For a while now we have been managing our API proposals with Issues, a web-based task management system from Gitlab. Issues can be used for many things but one for which it’s especially well-suited is bug and feature request tracking.
Lots of big projects (both open and closed source) use it for that purpose. We found it has some really great features. For example, they have simplified the process of entering a new case which almost certainly leads to more people using it. The author of a case can close it themselves and then later reopen it without having to ask someone to do so. You can upvote or downvote any case. I could go on and on. That it’s so full-featured and well-thought out is actually unsurprising upon reflection since that’s Gitlab’s business. Naturally we wanted to have all of those features in our own bug/feature tracking system, Feedback.

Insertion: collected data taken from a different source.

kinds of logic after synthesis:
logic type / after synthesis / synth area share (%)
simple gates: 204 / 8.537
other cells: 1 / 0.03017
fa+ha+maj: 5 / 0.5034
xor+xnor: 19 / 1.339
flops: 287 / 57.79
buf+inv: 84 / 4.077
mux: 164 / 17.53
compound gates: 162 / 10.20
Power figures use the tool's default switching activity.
File: config.mk
export PLATFORM = sky130hd
export DESIGN_NAME = tone_burst_gen
export DESIGN_NICKNAME = d
export VERILOG_FILES = /design/src/rtl/tone_burst_gen.sv
export SDC_FILE = /design/constraint.sdc
export NUM_CORES = 1
export LEC_CHECK = 0
export ABC_CLOCK_PERIOD_IN_PS = 4100
export CELL_PAD_IN_SITES_DETAIL_PLACEMENT = 1
export CELL_PAD_IN_SITES_GLOBAL_PLACEMENT = 1
export CORE_AREA = 4 4 145 147
export CTS_CLUSTER_DIAMETER = 60
export DETAILED_ROUTE_END_ITERATION = 8
export DIE_AREA = 0 0 149 151
export PLACE_DENSITY_LB_ADDON = 0.3
export SLEW_MARGIN = 10
export SYNTH_ARGS = -nofsm -noshare
export SYNTH_HDL_FRONTEND = slang
export SYNTH_SLANG_ARGS = --single-unit
File: constraint.sdc
create_clock -name clk -period 4.1 [get_ports clk]
set_input_delay 1.025 -clock clk [delete_from_list [all_inputs] [get_ports clk]]
set_output_delay 1.025 -clock clk [all_outputs]
set_load 0.03 [all_outputs]
### src/rtl/muldiv_unit_pkg.sv
// Shared definitions for the M-extension multiply/divide unit: funct3 and opcode
// encodings, the handshake FSM state type and the illegal W-variant combinations.
package muldiv_unit_pkg;

    typedef enum logic [2:0] {
        F3Mul    = 3'd0,
        F3Mulh   = 3'd1,
        F3Mulhsu = 3'd2,
        F3Mulhu  = 3'd3,
        F3Div    = 3'd4,
        F3Divu   = 3'd5,
        F3Rem    = 3'd6,
        F3Remu   = 3'd7
    } funct3_m_e;

    typedef enum logic [6:0] {
        OpcOp   = 7'b0110011,
        OpcOp32 = 7'b0111011
    } opcode_e;

    typedef enum logic [1:0] {
        StIdle,
        StBusy,
        StDone
    } muldiv_state_e;

    // One bit per funct3: set where the W form does not exist (MULH, MULHSU, MULHU).
    localparam logic [7:0] WordIllegalMask = 8'b0000_1110;

    function automatic logic word_illegal(logic [2:0] funct3);
        return WordIllegalMask[funct3];
    endfunction

endpackage

### src/rtl/muldiv_iter.sv
// Iterative radix-2 datapath: shift-add multiply, restoring divide, sign fix-up
// and the special-case bypass for divide-by-zero and signed overflow.
module muldiv_iter
    import muldiv_unit_pkg::*;
#(
    parameter int unsigned XLEN = 32
) (
    input  logic            clk,
    input  logic            rst_n,
    input  logic            clear,
    input  logic            start,
    input  logic [2:0]      funct3,
    input  logic            word,
    input  logic [XLEN-1:0] a,
    input  logic [XLEN-1:0] b,
    output logic            idle,
    output logic [XLEN-1:0] result
);

    localparam int unsigned CntW = $clog2(XLEN) + 1;

    function automatic logic [XLEN-1:0] sext32(logic [31:0] v);
        logic signed [31:0] s;
        s = v;
        return XLEN'(s);
    endfunction

    logic            word_eff, is_div, signed_a, signed_b, neg_a, neg_b;
    logic            b_zero, a_min, b_m1, overflow, special;
    logic [XLEN-1:0] a_s, a_z, b_s, b_z, mag_a, mag_b, special_res;

    logic [CntW-1:0]   cnt_q;
    logic [XLEN-1:0]   sh_q, opb_q, special_res_q;
    logic [2*XLEN-1:0] acc_q;
    logic              is_div_q, want_hi_q, want_rem_q, word_q, neg_q_q, neg_r_q, special_q;

    logic              msb, q_bit;
    logic [XLEN:0]     rem_sh, rem_sub;
    logic [2*XLEN-1:0] acc_mul, prod;
    logic [XLEN-1:0]   quo, rmd, raw;

    // Operand preparation at accept: magnitudes, signs and bypass detection.
    always_comb begin
        word_eff = (XLEN == 64) && word && !word_illegal(funct3);
        is_div   = funct3[2];
        signed_a = is_div ? !funct3[0] : (funct3 == F3Mulh || funct3 == F3Mulhsu);
        signed_b = is_div ? !funct3[0] : (funct3 == F3Mulh);
        a_s      = word_eff ? sext32(a[31:0]) : a;
        a_z      = word_eff ? XLEN'(a[31:0]) : a;
        b_s      = word_eff ? sext32(b[31:0]) : b;
        b_z      = word_eff ? XLEN'(b[31:0]) : b;
        neg_a    = signed_a && a_s[XLEN-1];
        neg_b    = signed_b && b_s[XLEN-1];
        mag_a    = signed_a ? (neg_a ? -a_s : a_s) : a_z;
        mag_b    = signed_b ? (neg_b ? -b_s : b_s) : b_z;
        b_zero   = (b_z == '0);
        a_min    = word_eff ? (a[31:0] == 32'h8000_0000) : (a == {1'b1, {(XLEN-1){1'b0}}});
        b_m1     = word_eff ? (b[31:0] == 32'hFFFF_FFFF) : (b == '1);
        overflow = is_div && signed_a && a_min && b_m1;
        special  = is_div && (b_zero || overflow);
        special_res = '0;
        if (b_zero) begin
            special_res = funct3[1] ? a_s : '1;
        end else if (overflow) begin
            special_res = funct3[1] ? '0 : a_s;
        end
    end

    // One iteration step plus the final sign fix-up and result selection.
    always_comb begin
        msb     = word_q ? sh_q[31] : sh_q[XLEN-1];
        rem_sh  = {acc_q[XLEN-1:0], msb};
        rem_sub = rem_sh - {1'b0, opb_q};
        q_bit   = !rem_sub[XLEN];
        acc_mul = {acc_q[2*XLEN-2:0], 1'b0} + (msb ? {{XLEN{1'b0}}, opb_q} : '0);
        prod    = neg_q_q ? -acc_q : acc_q;
        quo     = neg_q_q ? -sh_q : sh_q;
        rmd     = neg_r_q ? -acc_q[XLEN-1:0] : acc_q[XLEN-1:0];
        if (is_div_q) begin
            raw = want_rem_q ? rmd : quo;
        end else begin
            raw = want_hi_q ? prod[2*XLEN-1:XLEN] : prod[XLEN-1:0];
        end
        if (special_q) begin
            result = special_res_q;
        end else begin
            result = word_q ? sext32(raw[31:0]) : raw;
        end
        idle = (cnt_q == '0);
    end

    always_ff @(posedge clk or negedge rst_n) begin
        if (!rst_n) begin
            cnt_q         <= '0;
            sh_q          <= '0;
            opb_q         <= '0;
            acc_q         <= '0;
            special_res_q <= '0;
            is_div_q      <= 1'b0;
            want_hi_q     <= 1'b0;
            want_rem_q    <= 1'b0;
            word_q        <= 1'b0;
            neg_q_q       <= 1'b0;
            neg_r_q       <= 1'b0;
            special_q     <= 1'b0;
        end else if (clear) begin
            cnt_q     <= '0;
            special_q <= 1'b0;
        end else if (start) begin
            cnt_q         <= special ? '0 : (word_eff ? CntW'(32) : CntW'(XLEN));
            sh_q          <= mag_a;
            opb_q         <= mag_b;
            acc_q         <= '0;
            special_res_q <= special_res;
            special_q     <= special;
            is_div_q      <= is_div;
            want_hi_q     <= !is_div && (funct3[1:0] != 2'b00);
            want_rem_q    <= funct3[1];
            word_q        <= word_eff;
            neg_q_q       <= neg_a ^ neg_b;
            neg_r_q       <= neg_a;
        end else if (cnt_q != '0) begin
            cnt_q <= cnt_q - CntW'(1);
            if (is_div_q) begin
                acc_q <= {{XLEN{1'b0}}, (q_bit ? rem_sub[XLEN-1:0] : rem_sh[XLEN-1:0])};
                sh_q  <= {sh_q[XLEN-2:0], q_bit};
            end else begin
                acc_q <= acc_mul;
                sh_q  <= {sh_q[XLEN-2:0], 1'b0};
            end
        end
    end

endmodule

Over time that list grew and grew. We decided that some testing of Issues was in order so I wrote an app (in Xojo of course) to transfer all of the data from Feedback into Issues. There are just over 59,000 cases (since Feedback began more than a decade ago) and as you can imagine, transferring all the data along with all the attached files, was a long process. It took nearly a week running almost non-stop 24/7. The API they provide is extensive and allowed me to represent in Issues every case as it was in Feedback. Having all the cases in Issues helped us to see how well it really works.
After much research, test usage and consideration, maintaining bug base software is not the business we are in. While we are disappointed that our nearly complete web-based version is not what we will be using, we are confident that using Issues instead makes more sense. We are in the business of providing Xojo and anything we can do to devote more resources to that, is an improvement. In this case, a system that already does everything we want and more and is being maintained by others out-weighs having one written in Xojo. We already have hundreds of example projects, a great web-based example (Eddie’s Electronics which we will continue to improve), the Xojo Showcase, the Xojo Cloud control panel as well as many internal web apps, all of which are written in Xojo. The development of each of those has resulted in many improvements to the Xojo Web Framework and will continue to do so in the future. Many of you have created even larger and more sophisticated web apps in Xojo such that we have no shortage of feedback from you on how it can be improved. We continue to be grateful for that. We also develop the Xojo IDE and much of the frameworks in Xojo as well. The engineers at Xojo spend more time in Xojo every day than in anything else.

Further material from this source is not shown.